→ **Problem details**: From the material below, pull each line containing the string "never".

::::

`src/rtl/rdns_pkg.sv`:
```
`default_nettype none

package rdns_pkg;

   // Fixed widths of the transaction fields and the register port.
   localparam int FIELD_W    = 11;
   localparam int CSR_DATA_W = 32;
   localparam int CSR_ADDR_W = 3;

   // The alive map is held as words of this many positions.
   localparam int WORD_BITS = 64;
   localparam int BIT_IDX_W = 6;

   // Request operation codes.
   localparam logic FUNC_RESTART = 1'b0;
   localparam logic FUNC_RANGE   = 1'b1;

   // Register index, taken from the word-aligned address bit.
   localparam logic CSR_SOLDIER_COUNT = 1'b0;

   localparam logic [FIELD_W-1:0] SOLDIER_COUNT_RESET = 11'd1024;

   // Index of the highest set bit (zero when none is set).
   function automatic logic [BIT_IDX_W-1:0] msb_index(input logic [WORD_BITS-1:0] w);
      logic [BIT_IDX_W-1:0] idx;
      idx = '0;
      for (int i = 0; i < WORD_BITS; i++) begin
         if (w[i]) begin
            idx = BIT_IDX_W'(i);
         end
      end
      return idx;
   endfunction

   // Index of the lowest set bit (zero when none is set).
   function automatic logic [BIT_IDX_W-1:0] lsb_index(input logic [WORD_BITS-1:0] w);
      logic [BIT_IDX_W-1:0] idx;
      idx = '0;
      for (int i = WORD_BITS - 1; i >= 0; i--) begin
         if (w[i]) begin
            idx = BIT_IDX_W'(i);
         end
      end
      return idx;
   endfunction

endpackage

`default_nettype wire

```
`src/rtl/range_delete_nearest_survivors.sv`:
```
`default_nettype none
// Range delete with nearest survivors.
// The block keeps a line of positions 1..MAX_POSITIONS, each alive or removed.
// Request channel (req_*): a restart transaction (func 0) makes positions 1 up to
// soldier_count alive and gives no response. A range transaction (func 1) removes
// the alive positions from left_end to right_end and gives one response with the
// nearest alive position on either side, or all zeros if nothing was removed.
// Response channel (rsp_*): one registered transaction per range request.
// The APB-style port holds soldier_count at address 0; write it only while idle.
// Storage: the map lives in a single-port memory of 64-position words. A restart
// writes its W = MAX_POSITIONS/64+1 words in turn. A range request reads and
// rewrites each word spanned by the range, then reads and checks each word
// scanned down and up to the nearest survivors.
// A new request is taken only when the sequencer is idle.
// Reset clears the map (through a loaded flag, without a sweep), empties the
// response register and sets soldier_count to 1024. A stalled response holds;
// the block then finishes the next request and waits before the output stage.

module range_delete_nearest_survivors
   import rdns_pkg::*;
#(
   parameter int MAX_POSITIONS = 1024
) (
   input  wire                     clock,
   input  wire                     reset,
   // request channel
   input  wire                     req_valid,
   output logic                    req_stall,
   input  wire                     req_func,
   input  wire  [FIELD_W-1:0]      req_left_end,
   input  wire  [FIELD_W-1:0]      req_right_end,
   // response channel
   output logic                    rsp_valid,
   input  wire                     rsp_stall,
   output logic                    rsp_left_valid,
   output logic [FIELD_W-1:0]      rsp_left_survivor,
   output logic                    rsp_right_valid,
   output logic [FIELD_W-1:0]      rsp_right_survivor,
   // configuration port
   input  wire                     psel,
   input  wire                     penable,
   input  wire                     pwrite,
   input  wire  [CSR_ADDR_W-1:0]   paddr,
   input  wire  [CSR_DATA_W-1:0]   pwdata,
   output logic [CSR_DATA_W-1:0]   prdata,
   output logic                    pready
);

   // Word count covers positions 0..MAX_POSITIONS; position 0 is never alive.
   localparam int WordCnt = MAX_POSITIONS / WORD_BITS + 1;
   localparam int WaW     = (WordCnt > 1) ? $clog2(WordCnt) : 1;
   localparam int PW      = WaW + BIT_IDX_W;
   localparam int XW      = (PW > FIELD_W) ? PW : FIELD_W;
   localparam logic [WaW-1:0] LastWord = WaW'(WordCnt - 1);

   localparam logic [3:0] ST_IDLE   = 4'd0;
   localparam logic [3:0] ST_FILL   = 4'd1;
   localparam logic [3:0] ST_RM_RD  = 4'd2;
   localparam logic [3:0] ST_RM_WR  = 4'd3;
   localparam logic [3:0] ST_LS_RD  = 4'd4;
   localparam logic [3:0] ST_LS_CHK = 4'd5;
   localparam logic [3:0] ST_RS_RD  = 4'd6;
   localparam logic [3:0] ST_RS_CHK = 4'd7;
   localparam logic [3:0] ST_EMIT   = 4'd8;

   // Control state.
   logic [3:0]         state_ff, state_in;
   logic               loaded_ff, loaded_in;
   logic               rsp_valid_ff, rsp_valid_in;
   logic [FIELD_W-1:0] sc_ff, sc_in;

   // Working registers of the sequencer.
   logic [WaW-1:0]     word_ff, word_in;
   logic [PW-1:0]      start_ff, start_in;
   logic [PW-1:0]      stop_ff, stop_in;
   logic [PW-1:0]      nlim_ff, nlim_in;
   logic               removed_ff, removed_in;
   logic               lv_ff, lv_in;
   logic [PW-1:0]      ls_ff, ls_in;
   logic               rv_ff, rv_in;
   logic [PW-1:0]      rs_ff, rs_in;

   // Response payload.
   logic               rsp_lv_ff, rsp_rv_ff;
   logic [FIELD_W-1:0] rsp_ls_ff, rsp_rs_ff;

   // Alive-map memory.
   logic [WORD_BITS-1:0] alive_mem_ff [WordCnt];
   logic [WORD_BITS-1:0] rdata_ff;
   logic                 mem_we;
   logic [WaW-1:0]       mem_addr;
   logic [WORD_BITS-1:0] mem_wdata;

   // Datapath helpers.
   logic                 req_accept;
   logic                 emit_load;
   logic                 csr_write;
   logic [XW-1:0]        lo_x, hi_x, max_x, sc_x, start_x, stop_x, n_x;
   logic [WORD_BITS-1:0] word_data;
   logic [WORD_BITS-1:0] rm_mask, fill_mask, left_mask, right_mask;
   logic [WORD_BITS-1:0] rm_hit, left_hit, right_hit;
   logic [BIT_IDX_W-1:0] rm_lo_b, rm_hi_b;

   logic [WaW-1:0]       start_word, stop_word, nlim_word;
   logic [BIT_IDX_W-1:0] start_bit, stop_bit, nlim_bit;

   assign start_word = start_ff[PW-1:BIT_IDX_W];
   assign stop_word  = stop_ff[PW-1:BIT_IDX_W];
   assign nlim_word  = nlim_ff[PW-1:BIT_IDX_W];
   assign start_bit  = start_ff[BIT_IDX_W-1:0];
   assign stop_bit   = stop_ff[BIT_IDX_W-1:0];
   assign nlim_bit   = nlim_ff[BIT_IDX_W-1:0];

   assign req_stall  = (state_ff != ST_IDLE);
   assign req_accept = req_valid && !req_stall;
   assign emit_load  = (state_ff == ST_EMIT) && (!rsp_valid_ff || !rsp_stall);

   assign csr_write = psel && penable && pwrite && pready;
   assign pready    = 1'b1;
   assign prdata    = (paddr[CSR_ADDR_W-1] == CSR_SOLDIER_COUNT) ? CSR_DATA_W'(sc_ff) : '0;

   // Request bounds are clipped to the line before they are stored.
   assign lo_x    = XW'(req_left_end);
   assign hi_x    = XW'(req_right_end);
   assign max_x   = XW'(MAX_POSITIONS);
   assign sc_x    = XW'(sc_ff);
   assign start_x = (lo_x == '0) ? XW'(1) : lo_x;
   assign stop_x  = (hi_x > max_x) ? max_x : hi_x;
   assign n_x     = (sc_x > max_x) ? max_x : sc_x;

   // Before the first restart the memory holds nothing meaningful and reads as empty.
   assign word_data = loaded_ff ? rdata_ff : '0;

   assign rm_lo_b = (word_ff == start_word) ? start_bit : '0;
   assign rm_hi_b = (word_ff == stop_word) ? stop_bit : '1;

   always_comb begin
      for (int b = 0; b < WORD_BITS; b++) begin
         rm_mask[b]    = (BIT_IDX_W'(b) >= rm_lo_b) && (BIT_IDX_W'(b) <= rm_hi_b);
         left_mask[b]  = (word_ff != start_word) || (BIT_IDX_W'(b) < start_bit);
         right_mask[b] = (word_ff != stop_word) || (BIT_IDX_W'(b) > stop_bit);
         if (word_ff < nlim_word) begin
            fill_mask[b] = 1'b1;
         end else if (word_ff == nlim_word) begin
            fill_mask[b] = (BIT_IDX_W'(b) <= nlim_bit);
         end else begin
            fill_mask[b] = 1'b0;
         end
      end
      // Position zero is never alive.
      if (word_ff == '0) begin
         fill_mask[0] = 1'b0;
      end
   end

   assign rm_hit    = word_data & rm_mask;
   assign left_hit  = word_data & left_mask;
   assign right_hit = word_data & right_mask;

   // Sequencer: one memory word is read, then checked or rewritten; a restart only writes.
   always_comb begin
      state_in   = state_ff;
      loaded_in  = loaded_ff;
      word_in    = word_ff;
      start_in   = start_ff;
      stop_in    = stop_ff;
      nlim_in    = nlim_ff;
      removed_in = removed_ff;
      lv_in      = lv_ff;
      ls_in      = ls_ff;
      rv_in      = rv_ff;
      rs_in      = rs_ff;
      mem_we     = 1'b0;
      mem_addr   = word_ff;
      mem_wdata  = fill_mask;
      sc_in      = sc_ff;

      if (csr_write && (paddr[CSR_ADDR_W-1] == CSR_SOLDIER_COUNT)) begin
         sc_in = pwdata[FIELD_W-1:0];
      end

      unique case (state_ff)
         ST_IDLE: begin
            if (req_accept) begin
               removed_in = 1'b0;
               lv_in      = 1'b0;
               ls_in      = '0;
               rv_in      = 1'b0;
               rs_in      = '0;
               start_in   = PW'(start_x);
               stop_in    = PW'(stop_x);
               if (req_func == FUNC_RESTART) begin
                  nlim_in  = PW'(n_x);
                  word_in  = '0;
                  state_in = ST_FILL;
               end else if (start_x > stop_x) begin
                  state_in = ST_EMIT;
               end else begin
                  word_in  = start_x[PW-1:BIT_IDX_W];
                  state_in = ST_RM_RD;
               end
            end
         end
         ST_FILL: begin
            mem_we = 1'b1;
            if (word_ff == LastWord) begin
               loaded_in = 1'b1;
               state_in  = ST_IDLE;
            end else begin
               word_in = word_ff + WaW'(1);
            end
         end
         ST_RM_RD: begin
            state_in = ST_RM_WR;
         end
         ST_RM_WR: begin
            mem_we     = loaded_ff;
            mem_wdata  = word_data & ~rm_mask;
            removed_in = removed_ff || (rm_hit != '0);
            if (word_ff == stop_word) begin
               word_in  = start_word;
               state_in = removed_in ? ST_LS_RD : ST_EMIT;
            end else begin
               word_in  = word_ff + WaW'(1);
               state_in = ST_RM_RD;
            end
         end
         ST_LS_RD: begin
            state_in = ST_LS_CHK;
         end
         ST_LS_CHK: begin
            if (left_hit != '0) begin
               lv_in    = 1'b1;
               ls_in    = {word_ff, msb_index(left_hit)};
               word_in  = stop_word;
               state_in = ST_RS_RD;
            end else if (word_ff == '0) begin
               word_in  = stop_word;
               state_in = ST_RS_RD;
            end else begin
               word_in  = word_ff - WaW'(1);
               state_in = ST_LS_RD;
            end
         end
         ST_RS_RD: begin
            state_in = ST_RS_CHK;
         end
         ST_RS_CHK: begin
            if (right_hit != '0) begin
               rv_in    = 1'b1;
               rs_in    = {word_ff, lsb_index(right_hit)};
               state_in = ST_EMIT;
            end else if (word_ff == LastWord) begin
               state_in = ST_EMIT;
            end else begin
               word_in  = word_ff + WaW'(1);
               state_in = ST_RS_RD;
            end
         end
         ST_EMIT: begin
            if (emit_load) begin
               state_in = ST_IDLE;
            end
         end
         default: begin
            state_in = ST_IDLE;
         end
      endcase
   end

   assign rsp_valid_in = emit_load || (rsp_valid_ff && rsp_stall);

   always_ff @(posedge clock) begin
      if (reset) begin
         state_ff     <= ST_IDLE;
         loaded_ff    <= 1'b0;
         rsp_valid_ff <= 1'b0;
         sc_ff        <= SOLDIER_COUNT_RESET;
      end else begin
         state_ff     <= state_in;
         loaded_ff    <= loaded_in;
         rsp_valid_ff <= rsp_valid_in;
         sc_ff        <= sc_in;
      end
   end

   always_ff @(posedge clock) begin
      word_ff    <= word_in;
      start_ff   <= start_in;
      stop_ff    <= stop_in;
      nlim_ff    <= nlim_in;
      removed_ff <= removed_in;
      lv_ff      <= lv_in;
      ls_ff      <= ls_in;
      rv_ff      <= rv_in;
      rs_ff      <= rs_in;
      if (emit_load) begin
         rsp_lv_ff <= lv_ff;
         rsp_ls_ff <= FIELD_W'(ls_ff);
         rsp_rv_ff <= rv_ff;
         rsp_rs_ff <= FIELD_W'(rs_ff);
      end
   end

   // Single-port word memory with registered read data.
   always_ff @(posedge clock) begin
      if (mem_we) begin
         alive_mem_ff[mem_addr] <= mem_wdata;
      end
      rdata_ff <= alive_mem_ff[mem_addr];
   end

   assign rsp_valid          = rsp_valid_ff;
   assign rsp_left_valid     = rsp_lv_ff;
   assign rsp_left_survivor  = rsp_ls_ff;
   assign rsp_right_valid    = rsp_rv_ff;
   assign rsp_right_survivor = rsp_rs_ff;

   // The map is only written by the restart sweep or the removal pass.
   assert property (@(posedge clock) disable iff (reset)
      mem_we |-> (state_ff == ST_FILL || state_ff == ST_RM_WR))
      else $error("alive map written outside a fill or removal step");

   // An accepted request always starts work, so the next one waits.
   assert property (@(posedge clock) disable iff (reset)
      req_accept |=> (state_ff != ST_IDLE))
      else $error("sequencer stayed idle after taking a request");

   // A new response only appears after the emit step.
   assert property (@(posedge clock) disable iff (reset)
      $rose(rsp_valid_ff) |-> ($past(state_ff) == ST_EMIT))
      else $error("response raised without an emit step");

   // A missing survivor is reported as position zero.
   assert property (@(posedge clock) disable iff (reset)
      (rsp_valid && !rsp_left_valid) |-> (rsp_left_survivor == '0))
      else $error("left survivor not zero while flagged invalid");

endmodule

`default_nettype wire
```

::::

→ **Answer to the exercise**:
   // Word count covers positions 0..MAX_POSITIONS; position 0 is never alive.
      // Position zero is never alive.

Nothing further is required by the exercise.